--- DATASET EXCERPTS Enclosed Below ---

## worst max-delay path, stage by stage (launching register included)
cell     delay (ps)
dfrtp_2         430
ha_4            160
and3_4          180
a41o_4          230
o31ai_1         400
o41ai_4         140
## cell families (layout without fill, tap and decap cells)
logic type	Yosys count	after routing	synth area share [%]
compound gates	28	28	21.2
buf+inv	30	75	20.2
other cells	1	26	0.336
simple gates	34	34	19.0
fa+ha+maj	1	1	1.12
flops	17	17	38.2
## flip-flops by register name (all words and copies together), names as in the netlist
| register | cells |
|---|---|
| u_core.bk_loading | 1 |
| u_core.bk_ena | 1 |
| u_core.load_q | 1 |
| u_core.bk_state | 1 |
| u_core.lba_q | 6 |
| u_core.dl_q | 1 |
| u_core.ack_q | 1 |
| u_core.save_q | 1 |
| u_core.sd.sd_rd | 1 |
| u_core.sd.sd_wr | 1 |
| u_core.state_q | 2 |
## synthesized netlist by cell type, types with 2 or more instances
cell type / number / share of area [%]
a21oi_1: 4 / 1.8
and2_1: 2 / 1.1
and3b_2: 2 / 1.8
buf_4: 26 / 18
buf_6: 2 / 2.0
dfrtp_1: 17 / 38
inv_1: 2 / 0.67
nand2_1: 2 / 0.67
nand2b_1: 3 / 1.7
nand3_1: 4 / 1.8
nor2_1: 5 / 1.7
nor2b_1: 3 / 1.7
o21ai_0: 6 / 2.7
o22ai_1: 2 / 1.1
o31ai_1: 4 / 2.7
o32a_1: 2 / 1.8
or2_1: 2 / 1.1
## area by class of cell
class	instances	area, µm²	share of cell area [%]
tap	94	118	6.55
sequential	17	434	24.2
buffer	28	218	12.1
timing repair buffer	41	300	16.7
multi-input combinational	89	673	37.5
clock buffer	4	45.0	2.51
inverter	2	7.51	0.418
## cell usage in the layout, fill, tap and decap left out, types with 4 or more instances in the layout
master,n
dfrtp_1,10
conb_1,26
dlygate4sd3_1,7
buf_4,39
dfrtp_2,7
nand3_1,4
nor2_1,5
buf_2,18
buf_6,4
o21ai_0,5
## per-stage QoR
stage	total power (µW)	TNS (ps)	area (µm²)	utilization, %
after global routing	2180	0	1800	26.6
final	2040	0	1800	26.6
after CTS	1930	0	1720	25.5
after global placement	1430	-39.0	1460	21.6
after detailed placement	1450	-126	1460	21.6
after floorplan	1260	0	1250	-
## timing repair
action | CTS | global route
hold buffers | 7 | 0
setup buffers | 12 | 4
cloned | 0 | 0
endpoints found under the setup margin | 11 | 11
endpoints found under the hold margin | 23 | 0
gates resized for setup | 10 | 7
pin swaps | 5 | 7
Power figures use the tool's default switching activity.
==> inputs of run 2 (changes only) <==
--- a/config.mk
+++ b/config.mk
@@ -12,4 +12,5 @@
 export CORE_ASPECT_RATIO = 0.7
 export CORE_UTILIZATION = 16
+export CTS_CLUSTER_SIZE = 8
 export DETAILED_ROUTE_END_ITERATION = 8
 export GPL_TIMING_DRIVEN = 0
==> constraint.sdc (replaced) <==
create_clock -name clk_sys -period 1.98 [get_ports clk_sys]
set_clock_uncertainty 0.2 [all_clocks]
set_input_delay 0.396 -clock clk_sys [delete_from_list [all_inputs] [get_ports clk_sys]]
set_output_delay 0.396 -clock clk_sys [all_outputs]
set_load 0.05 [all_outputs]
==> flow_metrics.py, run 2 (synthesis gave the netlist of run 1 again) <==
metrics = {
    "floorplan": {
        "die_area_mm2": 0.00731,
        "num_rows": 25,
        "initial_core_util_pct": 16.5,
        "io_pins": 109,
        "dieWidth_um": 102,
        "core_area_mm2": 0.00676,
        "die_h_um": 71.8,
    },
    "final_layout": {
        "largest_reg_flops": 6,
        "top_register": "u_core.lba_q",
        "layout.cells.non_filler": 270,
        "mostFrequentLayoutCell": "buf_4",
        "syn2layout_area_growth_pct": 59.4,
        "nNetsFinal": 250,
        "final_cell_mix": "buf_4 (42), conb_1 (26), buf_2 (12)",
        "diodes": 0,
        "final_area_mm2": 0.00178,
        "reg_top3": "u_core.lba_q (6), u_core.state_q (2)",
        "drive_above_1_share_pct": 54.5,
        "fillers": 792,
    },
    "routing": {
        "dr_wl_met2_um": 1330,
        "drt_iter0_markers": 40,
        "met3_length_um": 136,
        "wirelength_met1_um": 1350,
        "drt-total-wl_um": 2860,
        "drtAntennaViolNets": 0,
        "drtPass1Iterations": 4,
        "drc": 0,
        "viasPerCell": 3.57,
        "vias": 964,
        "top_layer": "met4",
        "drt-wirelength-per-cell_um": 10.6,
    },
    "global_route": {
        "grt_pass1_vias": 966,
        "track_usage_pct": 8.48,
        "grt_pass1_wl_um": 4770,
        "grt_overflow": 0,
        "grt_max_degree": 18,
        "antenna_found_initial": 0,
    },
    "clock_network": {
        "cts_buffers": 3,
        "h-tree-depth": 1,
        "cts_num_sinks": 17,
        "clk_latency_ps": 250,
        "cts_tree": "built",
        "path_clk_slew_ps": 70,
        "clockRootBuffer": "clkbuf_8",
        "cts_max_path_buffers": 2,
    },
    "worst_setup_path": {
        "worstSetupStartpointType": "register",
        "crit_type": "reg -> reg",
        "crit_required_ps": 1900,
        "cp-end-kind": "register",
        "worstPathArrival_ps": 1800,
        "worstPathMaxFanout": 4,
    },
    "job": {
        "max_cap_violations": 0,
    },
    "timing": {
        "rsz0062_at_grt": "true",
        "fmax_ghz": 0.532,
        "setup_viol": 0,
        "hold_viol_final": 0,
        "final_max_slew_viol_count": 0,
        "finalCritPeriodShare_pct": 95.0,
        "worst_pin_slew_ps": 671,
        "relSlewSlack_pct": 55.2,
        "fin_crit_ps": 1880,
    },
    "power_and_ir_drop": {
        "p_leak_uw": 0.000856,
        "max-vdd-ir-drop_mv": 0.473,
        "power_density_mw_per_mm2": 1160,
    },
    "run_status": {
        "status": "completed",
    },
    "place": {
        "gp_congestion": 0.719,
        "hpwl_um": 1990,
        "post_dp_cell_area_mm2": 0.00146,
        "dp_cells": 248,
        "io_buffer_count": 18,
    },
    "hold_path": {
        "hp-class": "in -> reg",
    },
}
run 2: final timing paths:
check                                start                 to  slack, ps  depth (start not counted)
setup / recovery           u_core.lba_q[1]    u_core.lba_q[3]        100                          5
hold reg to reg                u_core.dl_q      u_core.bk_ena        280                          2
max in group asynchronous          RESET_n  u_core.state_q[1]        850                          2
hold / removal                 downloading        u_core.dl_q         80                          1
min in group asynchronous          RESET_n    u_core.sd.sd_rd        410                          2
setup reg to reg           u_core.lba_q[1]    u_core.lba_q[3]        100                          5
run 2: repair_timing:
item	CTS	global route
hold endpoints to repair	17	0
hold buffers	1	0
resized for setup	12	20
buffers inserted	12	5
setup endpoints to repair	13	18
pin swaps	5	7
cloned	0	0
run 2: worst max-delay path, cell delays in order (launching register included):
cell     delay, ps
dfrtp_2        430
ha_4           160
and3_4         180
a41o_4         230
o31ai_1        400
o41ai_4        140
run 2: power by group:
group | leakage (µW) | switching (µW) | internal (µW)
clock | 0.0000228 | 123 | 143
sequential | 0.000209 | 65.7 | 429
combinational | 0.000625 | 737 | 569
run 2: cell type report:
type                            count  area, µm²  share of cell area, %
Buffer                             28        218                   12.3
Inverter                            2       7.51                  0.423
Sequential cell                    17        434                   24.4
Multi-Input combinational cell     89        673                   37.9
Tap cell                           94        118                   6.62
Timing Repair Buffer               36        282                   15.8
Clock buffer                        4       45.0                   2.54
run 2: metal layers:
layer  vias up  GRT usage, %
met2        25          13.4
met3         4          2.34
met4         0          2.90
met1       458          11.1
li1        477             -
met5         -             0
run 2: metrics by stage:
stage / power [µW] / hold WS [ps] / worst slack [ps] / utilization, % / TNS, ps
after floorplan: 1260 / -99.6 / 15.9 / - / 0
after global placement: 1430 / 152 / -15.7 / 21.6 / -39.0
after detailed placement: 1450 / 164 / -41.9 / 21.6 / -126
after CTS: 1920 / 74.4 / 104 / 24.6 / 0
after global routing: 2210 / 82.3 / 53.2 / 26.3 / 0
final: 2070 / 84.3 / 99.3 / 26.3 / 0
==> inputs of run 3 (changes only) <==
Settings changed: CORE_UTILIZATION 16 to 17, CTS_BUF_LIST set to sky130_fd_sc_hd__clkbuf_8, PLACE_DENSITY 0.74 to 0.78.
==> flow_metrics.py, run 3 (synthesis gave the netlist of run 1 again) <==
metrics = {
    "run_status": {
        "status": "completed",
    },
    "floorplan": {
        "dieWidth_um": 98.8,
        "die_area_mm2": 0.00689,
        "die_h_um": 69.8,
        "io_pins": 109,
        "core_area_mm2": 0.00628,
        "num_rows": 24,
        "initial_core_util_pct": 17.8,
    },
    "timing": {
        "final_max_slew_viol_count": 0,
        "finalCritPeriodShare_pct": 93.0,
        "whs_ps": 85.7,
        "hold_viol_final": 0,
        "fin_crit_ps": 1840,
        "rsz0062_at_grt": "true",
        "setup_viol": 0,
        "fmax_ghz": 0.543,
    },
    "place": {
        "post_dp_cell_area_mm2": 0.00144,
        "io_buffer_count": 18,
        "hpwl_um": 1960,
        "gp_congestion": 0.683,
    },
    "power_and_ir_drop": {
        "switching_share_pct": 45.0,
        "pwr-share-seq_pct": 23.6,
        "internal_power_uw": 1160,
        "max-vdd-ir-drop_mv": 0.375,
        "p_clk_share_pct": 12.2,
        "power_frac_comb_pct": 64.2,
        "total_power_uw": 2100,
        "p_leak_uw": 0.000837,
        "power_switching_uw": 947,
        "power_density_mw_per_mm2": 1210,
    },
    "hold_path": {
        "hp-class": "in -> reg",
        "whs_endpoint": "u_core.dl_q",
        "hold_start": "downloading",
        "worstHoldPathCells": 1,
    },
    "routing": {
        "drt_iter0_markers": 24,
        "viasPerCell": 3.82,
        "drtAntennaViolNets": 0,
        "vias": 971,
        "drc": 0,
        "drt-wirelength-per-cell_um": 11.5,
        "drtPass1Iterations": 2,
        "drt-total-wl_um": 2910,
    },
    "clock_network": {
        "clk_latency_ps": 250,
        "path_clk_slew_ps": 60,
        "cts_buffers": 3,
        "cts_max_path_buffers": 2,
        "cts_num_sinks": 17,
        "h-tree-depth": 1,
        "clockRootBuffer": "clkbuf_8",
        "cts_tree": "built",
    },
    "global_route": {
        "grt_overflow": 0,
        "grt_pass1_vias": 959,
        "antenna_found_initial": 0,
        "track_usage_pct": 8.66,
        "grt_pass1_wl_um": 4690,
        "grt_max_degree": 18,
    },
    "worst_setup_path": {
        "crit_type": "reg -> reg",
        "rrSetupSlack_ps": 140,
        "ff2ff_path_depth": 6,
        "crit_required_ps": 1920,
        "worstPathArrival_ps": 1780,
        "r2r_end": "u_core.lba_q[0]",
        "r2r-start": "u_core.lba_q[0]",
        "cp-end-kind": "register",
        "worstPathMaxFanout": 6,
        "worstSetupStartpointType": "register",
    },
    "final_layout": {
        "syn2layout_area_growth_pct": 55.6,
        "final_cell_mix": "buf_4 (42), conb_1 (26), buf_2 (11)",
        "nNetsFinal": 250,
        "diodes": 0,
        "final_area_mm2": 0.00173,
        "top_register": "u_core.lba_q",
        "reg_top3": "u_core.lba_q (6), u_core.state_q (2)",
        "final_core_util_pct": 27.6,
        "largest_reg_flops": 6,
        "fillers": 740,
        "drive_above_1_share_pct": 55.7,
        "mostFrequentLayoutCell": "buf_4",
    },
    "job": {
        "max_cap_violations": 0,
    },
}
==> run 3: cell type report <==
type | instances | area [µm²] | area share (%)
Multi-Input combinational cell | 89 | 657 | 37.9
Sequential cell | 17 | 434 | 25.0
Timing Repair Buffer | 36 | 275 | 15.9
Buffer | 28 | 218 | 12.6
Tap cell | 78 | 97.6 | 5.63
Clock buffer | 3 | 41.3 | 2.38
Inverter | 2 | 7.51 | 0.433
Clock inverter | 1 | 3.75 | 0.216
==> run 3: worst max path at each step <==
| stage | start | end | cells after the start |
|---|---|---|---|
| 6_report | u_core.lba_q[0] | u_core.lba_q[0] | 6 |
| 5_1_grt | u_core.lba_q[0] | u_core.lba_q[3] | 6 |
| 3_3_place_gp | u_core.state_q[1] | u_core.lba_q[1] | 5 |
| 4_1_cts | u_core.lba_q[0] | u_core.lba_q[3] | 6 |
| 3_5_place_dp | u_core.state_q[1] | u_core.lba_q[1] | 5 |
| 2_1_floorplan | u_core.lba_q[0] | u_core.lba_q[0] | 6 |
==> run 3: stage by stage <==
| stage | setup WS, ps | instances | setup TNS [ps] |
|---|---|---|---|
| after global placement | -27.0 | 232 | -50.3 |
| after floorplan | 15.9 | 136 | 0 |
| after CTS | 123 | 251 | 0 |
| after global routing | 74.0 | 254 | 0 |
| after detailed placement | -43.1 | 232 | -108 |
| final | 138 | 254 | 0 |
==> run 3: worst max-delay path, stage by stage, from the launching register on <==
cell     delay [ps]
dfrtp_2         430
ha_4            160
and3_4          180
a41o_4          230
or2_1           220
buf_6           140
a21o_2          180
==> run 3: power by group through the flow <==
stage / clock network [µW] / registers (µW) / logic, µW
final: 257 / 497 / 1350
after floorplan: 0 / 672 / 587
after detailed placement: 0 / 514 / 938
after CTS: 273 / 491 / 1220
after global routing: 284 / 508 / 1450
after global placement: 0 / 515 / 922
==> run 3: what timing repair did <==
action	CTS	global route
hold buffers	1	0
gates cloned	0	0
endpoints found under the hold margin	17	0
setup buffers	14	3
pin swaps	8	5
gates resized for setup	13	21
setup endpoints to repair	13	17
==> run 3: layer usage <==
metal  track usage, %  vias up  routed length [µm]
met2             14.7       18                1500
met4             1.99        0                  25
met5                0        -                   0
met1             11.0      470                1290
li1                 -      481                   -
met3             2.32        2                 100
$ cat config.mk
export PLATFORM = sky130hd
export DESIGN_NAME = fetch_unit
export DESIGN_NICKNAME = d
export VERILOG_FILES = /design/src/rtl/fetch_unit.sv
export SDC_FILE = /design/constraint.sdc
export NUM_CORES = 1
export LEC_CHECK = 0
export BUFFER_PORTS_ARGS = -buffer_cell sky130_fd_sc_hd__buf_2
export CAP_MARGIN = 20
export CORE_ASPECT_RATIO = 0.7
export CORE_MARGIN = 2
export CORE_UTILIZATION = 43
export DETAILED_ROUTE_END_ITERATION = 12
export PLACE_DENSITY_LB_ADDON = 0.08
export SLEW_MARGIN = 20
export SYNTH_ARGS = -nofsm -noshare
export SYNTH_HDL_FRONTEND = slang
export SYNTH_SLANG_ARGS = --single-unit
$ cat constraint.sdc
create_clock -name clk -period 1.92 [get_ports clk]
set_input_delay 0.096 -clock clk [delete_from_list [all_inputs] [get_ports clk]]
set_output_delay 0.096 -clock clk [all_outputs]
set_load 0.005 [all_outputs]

--- End of Enclosed DATASET EXCERPTS ---

> [WORK REQUIRED] Only the lines above, from the first through the one holding "u_core.bk_state | 1 |", are to be output, and they must be copied exactly.

> [ANSWER FOR THE TASK]
## worst max-delay path, stage by stage (launching register included)
cell     delay (ps)
dfrtp_2         430
ha_4            160
and3_4          180
a41o_4          230
o31ai_1         400
o41ai_4         140
## cell families (layout without fill, tap and decap cells)
logic type	Yosys count	after routing	synth area share [%]
compound gates	28	28	21.2
buf+inv	30	75	20.2
other cells	1	26	0.336
simple gates	34	34	19.0
fa+ha+maj	1	1	1.12
flops	17	17	38.2
## flip-flops by register name (all words and copies together), names as in the netlist
| register | cells |
|---|---|
| u_core.bk_loading | 1 |
| u_core.bk_ena | 1 |
| u_core.load_q | 1 |
| u_core.bk_state | 1 |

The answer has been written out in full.